Penalty for Failure to Provide Plan Documents Cannot Be Claimed for First Time in Summary Judgment Brief 

Juan v. Minnesota Life Ins. Co. | 2016 WL 1169576 (N.D. Ga. Mar. 25, 2016)

Ms. Juan's husband, a native of Guatemala, was employed in Georgia. He participated in an ERISA plan sponsored by his employer, Shaw Industries, a company associated with Berkshire Hathaway. The plan provided a basic life insurance benefit of $30,000 and a basic accidental death insurance benefit of $30,000 under a group insurance policy issued by Minnesota Life. The policy was delivered to Berkshire Hathaway, as group policyholder, in Nebraska.
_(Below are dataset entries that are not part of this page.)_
File: src/rtl/rule_match_pkg.sv
// -----------------------------------------------------------------------------
// rule_match_pkg
//   Shared types for the rule match classifier.
//   - state_t : controller states (IDLE, READ, WRITE, ERROR)
//   - rule_t  : one rule-table slot {en, value, mask}; mask bit 1 = don't-care
//   Rule value/mask fields are sized to RULE_W_MAX. Narrower data words are
//   zero-extended, so the unused upper bits always compare equal. DATA_W of
//   any user must not exceed RULE_W_MAX.
// -----------------------------------------------------------------------------
package rule_match_pkg;

    localparam int unsigned RULE_W_MAX = 32;

    typedef enum logic [1:0] {
        IDLE  = 2'd0,
        READ  = 2'd1,
        WRITE = 2'd2,
        ERROR = 2'd3
    } state_t;

    typedef struct packed {
        logic                  en;
        logic [RULE_W_MAX-1:0] value;
        logic [RULE_W_MAX-1:0] mask;
    } rule_t;

endpackage

File: src/rtl/rule_match_prio_enc.sv
// -----------------------------------------------------------------------------
// rule_match_prio_enc
//   Purely combinational rule matcher and priority encoder.
//   Ports:
//     i_rules  : rule table, one rule_t per slot
//     i_data   : zero-extended word to classify
//     o_match  : per-rule match vector (enabled and all cared bits equal)
//     o_idx    : lowest matching index, 0 when nothing matches
//     o_multi  : more than one rule matches
// -----------------------------------------------------------------------------
module rule_match_prio_enc
    import rule_match_pkg::*;
#(
    parameter int unsigned NUM_RULES = 4
) (
    input  rule_t [NUM_RULES-1:0]         i_rules,
    input  logic  [RULE_W_MAX-1:0]        i_data,
    output logic  [NUM_RULES-1:0]         o_match,
    output logic  [$clog2(NUM_RULES)-1:0] o_idx,
    output logic                          o_multi
);

    localparam int unsigned IDX_W = $clog2(NUM_RULES);

    always_comb begin
        o_match = '0;
        for (int unsigned i = 0; i < NUM_RULES; i++) begin
            o_match[i] = i_rules[i].en &&
                         (((i_data ^ i_rules[i].value) & ~i_rules[i].mask) == '0);
        end
    end

    // Scan from the top down so the lowest matching index is written last.
    always_comb begin
        o_idx = '0;
        for (int unsigned i = NUM_RULES; i > 0; i--) begin
            if (o_match[i-1]) begin
                o_idx = IDX_W'(i - 1);
            end
        end
    end

    // Clearing the lowest set bit leaves something only if two or more are set.
    assign o_multi = |(o_match & (o_match - NUM_RULES'(1)));

endmodule

File: src/rtl/rule_match_classifier.sv
// -----------------------------------------------------------------------------
// rule_match_classifier
//   Classifies one DATA_W word at a time against a programmable table of
//   NUM_RULES value/mask rules. Lowest matching enabled rule wins. One item in
//   flight: accept (IDLE) -> compare (READ) -> hold result (WRITE/ERROR) until
//   downstream takes it. Delivered hits are counted in a saturating counter.
//
//   Ports:
//     in_clk, in_rst       : clock, synchronous active-high reset
//     in_valid, in_data    : word to classify, accepted when out_ready=1
//     in_ready_dn          : downstream accepts the held result
//     in_cfg_we/idx/value/mask/en : rule-table write port (any state)
//     out_ready            : block is idle and can accept in_data
//     out_valid            : result held on out_hit/out_category/out_error
//     out_hit_cnt          : saturating count of delivered hits
//
//   Optional build macro RULE_UNIQUE_CHECK_EN: a multi-rule match goes to the
//   ERROR state and is delivered with out_error=1 (still a hit, lowest index).
//   Without it, ERROR is unreachable and out_error is constant 0.
// -----------------------------------------------------------------------------
module rule_match_classifier
    import rule_match_pkg::*;
#(
    parameter int unsigned DATA_W    = 8,
    parameter int unsigned NUM_RULES = 4,
    parameter int unsigned CNT_W     = 16
) (
    input  logic                         in_clk,
    input  logic                         in_rst,
    input  logic                         in_valid,
    input  logic                         in_ready_dn,
    input  logic [DATA_W-1:0]            in_data,
    input  logic                         in_cfg_we,
    input  logic [$clog2(NUM_RULES)-1:0] in_cfg_idx,
    input  logic [DATA_W-1:0]            in_cfg_value,
    input  logic [DATA_W-1:0]            in_cfg_mask,
    input  logic                         in_cfg_en,
    output logic                         out_ready,
    output logic                         out_valid,
    output logic                         out_hit,
    output logic [$clog2(NUM_RULES)-1:0] out_category,
    output logic                         out_error,
    output logic [CNT_W-1:0]             out_hit_cnt
);

    localparam int unsigned IDX_W = $clog2(NUM_RULES);

`ifdef RULE_UNIQUE_CHECK_EN
    localparam bit UNIQUE_EN = 1'b1;
`else
    localparam bit UNIQUE_EN = 1'b0;
`endif

    state_t                        r_state;
    state_t                        w_next;
    rule_t [NUM_RULES-1:0]         r_rules;
    logic  [DATA_W-1:0]            r_data;
    logic                          r_hit;
    logic  [IDX_W-1:0]             r_cat;
    logic  [CNT_W-1:0]             r_hit_cnt;

    logic  [RULE_W_MAX-1:0]        w_data_ext;
    logic  [NUM_RULES-1:0]         w_match;
    logic  [IDX_W-1:0]             w_idx;
    logic                          w_multi;
    logic                          w_any;
    logic                          w_accept;
    logic                          w_deliver;
    logic                          w_cfg_ok;

    // ------------------------------------------------------------------
    // Match / priority resolution on the latched word and current table
    // ------------------------------------------------------------------
    assign w_data_ext = RULE_W_MAX'(r_data);

    rule_match_prio_enc #(
        .NUM_RULES (NUM_RULES)
    ) u_prio_enc (
        .i_rules (r_rules),
        .i_data  (w_data_ext),
        .o_match (w_match),
        .o_idx   (w_idx),
        .o_multi (w_multi)
    );

    assign w_any = |w_match;

    // ------------------------------------------------------------------
    // FSM: state register
    // ------------------------------------------------------------------
    always_ff @(posedge in_clk) begin
        if (in_rst) begin
            r_state <= IDLE;
        end else begin
            r_state <= w_next;
        end
    end

    // ------------------------------------------------------------------
    // FSM: next-state logic
    // ------------------------------------------------------------------
    always_comb begin
        w_next = r_state;
        unique case (r_state)
            IDLE: begin
                if (in_valid) begin
                    w_next = READ;
                end
            end
            READ: begin
                w_next = (UNIQUE_EN && w_multi) ? ERROR : WRITE;
            end
            WRITE, ERROR: begin
                if (in_ready_dn) begin
                    w_next = IDLE;
                end
            end
            default: begin
                w_next = IDLE;
            end
        endcase
    end

    // ------------------------------------------------------------------
    // FSM: outputs decoded from the state register
    // ------------------------------------------------------------------
    always_comb begin
        out_ready = 1'b0;
        out_valid = 1'b0;
        unique case (r_state)
            IDLE:         out_ready = 1'b1;
            WRITE, ERROR: out_valid = 1'b1;
            default: begin
                out_ready = 1'b0;
                out_valid = 1'b0;
            end
        endcase
    end

    assign w_accept  = (r_state == IDLE) && in_valid;
    assign w_deliver = out_valid && in_ready_dn;

    // ------------------------------------------------------------------
    // Input word latch
    // ------------------------------------------------------------------
    always_ff @(posedge in_clk) begin
        if (in_rst) begin
            r_data <= '0;
        end else if (w_accept) begin
            r_data <= in_data;
        end
    end

    // ------------------------------------------------------------------
    // Result registers: loaded only in READ, held otherwise
    // ------------------------------------------------------------------
    always_ff @(posedge in_clk) begin
        if (in_rst) begin
            r_hit <= 1'b0;
            r_cat <= '0;
        end else if (r_state == READ) begin
            r_hit <= w_any;
            r_cat <= w_idx;
        end
    end

`ifdef RULE_UNIQUE_CHECK_EN
    logic r_error;

    always_ff @(posedge in_clk) begin
        if (in_rst) begin
            r_error <= 1'b0;
        end else if (r_state == READ) begin
            r_error <= w_multi;
        end
    end

    assign out_error = r_error;
`else
    assign out_error = 1'b0;
`endif

    assign out_hit      = r_hit;
    assign out_category = r_cat;

    // ------------------------------------------------------------------
    // Saturating hit counter, advanced when a hit result is taken
    // ------------------------------------------------------------------
    always_ff @(posedge in_clk) begin
        if (in_rst) begin
            r_hit_cnt <= '0;
        end else if (w_deliver && r_hit && (r_hit_cnt != '1)) begin
            r_hit_cnt <= r_hit_cnt + CNT_W'(1);
        end
    end

    assign out_hit_cnt = r_hit_cnt;

    // ------------------------------------------------------------------
    // Rule table. The comparison in READ sees the table before this edge,
    // so a write landing in the READ cycle only affects later words.
    // ------------------------------------------------------------------
    assign w_cfg_ok = in_cfg_we && (32'(in_cfg_idx) < NUM_RULES);

    always_ff @(posedge in_clk) begin
        if (in_rst) begin
            r_rules <= '0;
        end else if (w_cfg_ok) begin
            r_rules[in_cfg_idx] <= '{en:    in_cfg_en,
                                     value: RULE_W_MAX'(in_cfg_value),
                                     mask:  RULE_W_MAX'(in_cfg_mask)};
        end
    end

endmodule

File: config.mk
export PLATFORM = sky130hd
export DESIGN_NAME = rule_match_classifier
export DESIGN_NICKNAME = d
export VERILOG_FILES = /design/src/rtl/rule_match_pkg.sv /design/src/rtl/rule_match_prio_enc.sv /design/src/rtl/rule_match_classifier.sv
export SDC_FILE = /design/constraint.sdc
export NUM_CORES = 1
export LEC_CHECK = 0
export ABC_AREA = 1
export CORE_MARGIN = 2
export CORE_UTILIZATION = 40
export DETAILED_ROUTE_END_ITERATION = 10
export GPL_TIMING_DRIVEN = 1
export PLACE_DENSITY = 0.66
export SLEW_MARGIN = 30
export SYNTH_ARGS = -nofsm -noshare
export SYNTH_HDL_FRONTEND = slang
export SYNTH_HIERARCHICAL = 1
export SYNTH_SLANG_ARGS = --single-unit
export TNS_END_PERCENT = 1
File: constraint.sdc
create_clock -name in_clk -period 1.49 [get_ports in_clk]
set_clock_uncertainty 0.15 [all_clocks]
set_input_delay 0.298 -clock in_clk [delete_from_list [all_inputs] [get_ports in_clk]]
set_output_delay 0.298 -clock in_clk [all_outputs]
set_load 0.05 [all_outputs]
; ---- Yosys cells after proc, flatten, opt, wreduce, memory -nomap -nowiden
; Index checks and enable logic that the tools add are counted.
[classes]
mul = 0
addsub = 1
div = 0
n_lt_le_gt_ge = 2
n_bitwise = 12
reduce_logical = 17
shifts = 0
n_mux = 12
n_eq_ne = 6
[ops]
columns = cell, count
row1 = bitwise mux 260 bit, 1
row2 = demux 65 bit (select 2 bit), 1
row3 = AND 32 bit, 4
row4 = logical NOT 32 bit, 4
row5 = NOT 32 bit, 4
row6 = bitwise XOR 8 x 32 -> 32 bit, 4
row7 = two-way mux 65 bit, 1
row8 = adder 16 x 1 -> 16 bit (second input constant), 1
row9 = != test 16 bit (second input constant), 1
row10 = two-way mux 2 bit, 6
row11 = logical AND 1 bit, 9
row12 = one-hot mux 2 bit (3 select lines), 1
row13 = == test 2 bit (second input constant), 2
row14 = != test 2 bit (second input constant), 2
row15 = OR reduction 4 bit, 1
row16 = less-than comparator 2 x 3 -> 1 bit (second input constant), 1
row17 = == test 2 x 1 -> 1 bit (second input constant), 1
row18 = >= comparator 2 x 1 -> 1 bit (second input constant), 1
row19 = logical NOT 2 bit, 1
row20 = two-way mux 1 bit, 2
row21 = AND reduction 2 bit, 1
row22 = OR reduction 2 bit, 1
[word_totals]
memories = 0
rom_bits = 0
mem_bits_rw = 0
regBits = 289
output_inout_bits = 22
word_cells = 67
input_bits = 32
latch_bits = 0

; ---- Logic depth before layout (Yosys ltp)
[depth]
word_depth = 8
depth_mapped = 14
depth_no_buf = 13

; ---- By module
; The synthesis kept the hierarchy.
[modules_own_cells]
columns = module, n_inst, cells_per_inst, seq_area_each_um2, area_each_um2
row1 = rule_match_classifier, 1, 534, 1941.9, 4017.6
row2 = rule_match_prio_enc, 1, 653, 0.0, 2886.5

; ---- Worst setup path after synthesis
; Ideal clock, no wire load.
[synth_timing]
kind = reg2reg
from = register r_hit_cnt[1], in the netlist out_hit_cnt[1]
to = register r_hit_cnt[13], in the netlist out_hit_cnt[13]
required_time_ps = 1225
period_less_slack_ps = 1877
setup_slack_ps = -387
setup_ps = 115
path_stages_with_launch = 9
path_buffers = 0
t_arrival_ps = 1612
path_cell_list = dfxtp_1 -> ha_1 -> nand3_2 -> inv_2 -> nand3_1 -> nor2_1 -> nor2_1 -> nor2_1 -> nor2_1
[synth_via]
elab_chain_len = 2
elab_cells_between_ends = 3
cone_classes = 1 x add/sub / 1 x eq/ne / 1 x reduce/logical
[synth_rtl]
columns = element, line_no
row1 = "start, declared", rule_match_classifier.sv:60  ; logic [CNT_W-1:0] r_hit_cnt;
row2 = "start signal, assigned", rule_match_classifier.sv:193  ; r_hit_cnt <= r_hit_cnt + CNT_W'(1);
row3 = branches (longest 2 deep; another with adder 16 x 1 -> 16 bit), n/a
; Parallel ways; which one is timed is not known.
; A chain may end at the register's enable or synchronous reset.

; ---- Worst setup path in the final report
[layout_timing]
from = register r_data[7]
to = register r_hit, in the netlist out_hit
[layout_via]
elab_chain_len = 5
elab_cells_between_ends = 17
cone_classes = 8 x bitwise / 9 x reduce/logical
[layout_rtl]
columns = element, line_no
row1 = "start, declared", rule_match_classifier.sv:57  ; logic [DATA_W-1:0] r_data;
row2 = "start signal, assigned", rule_match_classifier.sv:150  ; r_data <= in_data;
row3 = bitwise XOR 8 x 32 -> 32 bit, rule_match_prio_enc.sv:29  ; (((i_data ^ i_rules[i].value) & ~i_rules[i].mask) == '0);
row4 = AND 32 bit, rule_match_prio_enc.sv:29
row5 = logical NOT 32 bit, rule_match_prio_enc.sv:29
row6 = logical AND 1 bit, rule_match_prio_enc.sv:28  ; o_match[i] = i_rules[i].en &&
row7 = via w_match[2], rule_match_classifier.sv:63  ; logic [NUM_RULES-1:0] w_match;
row8 = OR reduction 4 bit, rule_match_classifier.sv:86  ; assign w_any = |w_match;
row9 = "end signal, assigned", rule_match_classifier.sv:162  ; r_hit <= w_any;
row10 = "end, declared", rule_match_classifier.sv:58  ; logic r_hit;
; The timed path passes the listed nets, and every way through them passes these cells.

==> impl_metrics.env <==
export IMPL_outcome="finished with violations"
export IMPL_violations="setup timing"
export IMPL_cp_max_fo=4
export IMPL_grt_pass1_vias=6705
export IMPL_grt_pass1_wl_um=29770
export IMPL_p_leak_nw=5.285
export IMPL_cp_top_family="simple AND/OR/NAND/NOR gates"
export IMPL_core_area_um2=16700
export IMPL_crit_chain="buf_4 > xnor2_1 > o21ai_0 > nor2_1 > nand3_2 > inv_2 > nor4_4 > a21oi_1"
export IMPL_grt_start_max_net_pins=38
export IMPL_maxSlewViolCount=0
export IMPL_hold_path_class="in -> reg"
export IMPL_antenna_cells=0
export IMPL_final_layout_size_suffix_gt1_share_pct=12.68
export IMPL_post_drt_wl_per_cell_um=9.114
export IMPL_cts_sinks=97
export IMPL_critical_path_slowest_cell="dfxtp_2"
export IMPL_dp_slack_ns=-0.4469
export IMPL_rsz0062_at_grt="yes"
export IMPL_ir_worst_vdd_mv=0.7235
export IMPL_p_total_mw=6.870
export IMPL_utilization_pct=62.22
export IMPL_hold_viol_final=0
export IMPL_power_density_nw_per_um2=661.1
export IMPL_syn_cell_area_um2=6879
export IMPL_max_cap_violations=0
export IMPL_h_tree_depth=3
export IMPL_ant_nets=0
export IMPL_drtIter0Drc=296
export IMPL_start_kind="flip-flop"
export IMPL_final_cell_mix="423 x conb_1, 336 x nand2_1, 196 x nor2_1"
export IMPL_final_common_cell="conb_1"
export IMPL_crit_arrival_ns=1.81
export IMPL_clockBufferDepth=2
export IMPL_worst_path_buf_inv=2
export IMPL_port_buffers=52
export IMPL_post_drt_via_cell_ratio=3.946
export IMPL_crit_path_max_incr_delay_ns=0.34
export IMPL_final_setup_viol_count=3
export IMPL_die_area_um2=18260
export IMPL_crit_path_end_kind="flip-flop"
export IMPL_gp_congestion=0.8219
export IMPL_overflow=0
export IMPL_pin_count=54
export IMPL_dp_hpwl_um=13760
export IMPL_cts_buffers=9
export IMPL_required_ns=1.56
export IMPL_drc=0
export IMPL_worst_setup_path_type="reg -> reg"
export IMPL_die_h_um=135.1
export IMPL_syn_instance_count=1182
export IMPL_antenna_found_initial=0
export IMPL_syn_avg_cell_area_um2=5.820
export IMPL_row_count=47
export IMPL_final_nets=1739
export IMPL_setup_slack_ns=-0.2532
export IMPL_path_clk_slew_ns=0.07
export IMPL_post_route_period_util_pct=117.0
export IMPL_synthToLayoutAreaGrowth_pct=51.05
export IMPL_start_util_pct=41.19
export IMPL_hold_slack_ns=0.1978
export IMPL_num_vias=7620
export IMPL_chipWidth_um=135.1
export IMPL_clock_root_buffer="clkbuf_16"
export IMPL_first_pass_iters=4
export IMPL_cts_tree="yes"
export IMPL_clk_latency_ns=0.34
export IMPL_min_period_ns=1.743
export IMPL_totalWireLength_um=17600
export IMPL_fmax_mhz=573.7
export IMPL_synth_warnings=6
export IMPL_ctsHoldBuffers=0
export IMPL_grt_total_usage_pct=20.05
cell type report:
cell class	instances	area [um^2]
clock inverter	6	91.34
tap	220	275.3
fill	1628	6310
timing repair buffer	118	1338
sequential	97	1988
inverter	164	625.6
clock buffer	10	239.0
multi-input combinational	1316	5834
timing repair:
item / CTS / global route
gates resized for setup: 33 / 15
pin swaps: 22 / 19
setup buffers: 3 / 1
setup endpoints to repair: 17 / 52
registers in the layout, summed over array words and instances (netlist names):
name / count
out_category: 2
out_hit: 1
r_data: 8
out_hit_cnt: 16
r_state: 2
r_rules: 68
final timing paths:
kind                              from                   endpoint  slack [ns]  cells after the start
max             r_data[7]$_SDFFE_PP0P_       out_hit$_SDFFE_PP0N_       -0.25                      8
min                        in_ready_dn    r_state[1]$_SDFFE_PP0P_        0.20                      4
max reg2reg     r_data[7]$_SDFFE_PP0P_       out_hit$_SDFFE_PP0N_       -0.25                      8
min reg2reg  r_rules[199]$_SDFFE_PP0P_  r_rules[199]$_SDFFE_PP0P_        0.31                      2
worst reg2reg max path: cells and delay by family (launching register included):
kind,cells,cell delay [ns]
AND/OR/NAND/NOR,3,0.52
flip-flops,1,0.34
AO/OA/AOI/OAI,2,0.30
buffers and inverters,2,0.19
XOR/XNOR,1,0.12
report_power, final:
part           internal [mW]  switching (mW)
logic                  0.631           0.895
registers               2.70          0.0931
clock network           1.52            1.02
per-stage QoR:
step	std cells	TNS (ns)	cell area, um^2
floorplan	1604	-0.3817	8497
global placement	1912	-25.11	9902
detailed placement	1912	-26.31	9902
CTS	1930	-0.8585	10330
global route	1931	-1.716	10390
finish	1931	-0.7235	10390
layer usage:
layer | GRT usage [%] | vias up | share of wire [%]
met4 | 4.456 | 0 | 1.1
li1 | - | 4321 | -
met3 | 2.095 | 20 | 3.0
met2 | 35.93 | 108 | 48
met1 | 26.02 | 3171 | 48
met5 | 0 | - | 0
Power figures use the tool's default switching activity.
Ms. Juan's husband was murdered in Guatemala while visiting his wife, who was a resident and citizen of Guatemala. Although her husband had not designated a beneficiary, Ms. Juan was the default beneficiary under the terms of the group policy.

Shaw Industries reported the death to Minnesota Life, which began an extended effort to obtain a certified death certificate and other documents. Minnesota Life repeatedly asked Ms. Juan's attorney to provide a completed Form W-8BEN, an Internal Revenue Form needed for the payment of benefits to a foreign national. Instead of providing the form, the attorney sued Minnesota Life, alleging breach of contract. In an amended complaint, Ms. Juan sought to recover a daily penalty from Shaw Industries under 29 U.S.C. § 1132(c)(1), alleging that the employer had failed to provide plan documents upon request.

A few weeks after the complaint was filed, Ms. Juan's attorney provided a signed Form W-8BEN. Minnesota Life paid the life insurance and accidental death insurance benefits, with interest computed at 6% per annum. The group policy provided that interest would be paid "at an annual rate determined by [Minnesota Life], but never less than 4% per year." Ms. Juan then contended that additional interest was owed under a Georgia statute.

Ms. Juan filed a motion for summary judgment, alleging for the first time that Minnesota Life was a de facto plan administrator, and that it also was liable for a penalty under 29 U.S.C. § 1132(c)(1) for failure to provide plan documents. Minnesota Life and Shaw Industries filed cross-motions for summary judgment. Their motions were granted, and Ms. Juan's motion was denied.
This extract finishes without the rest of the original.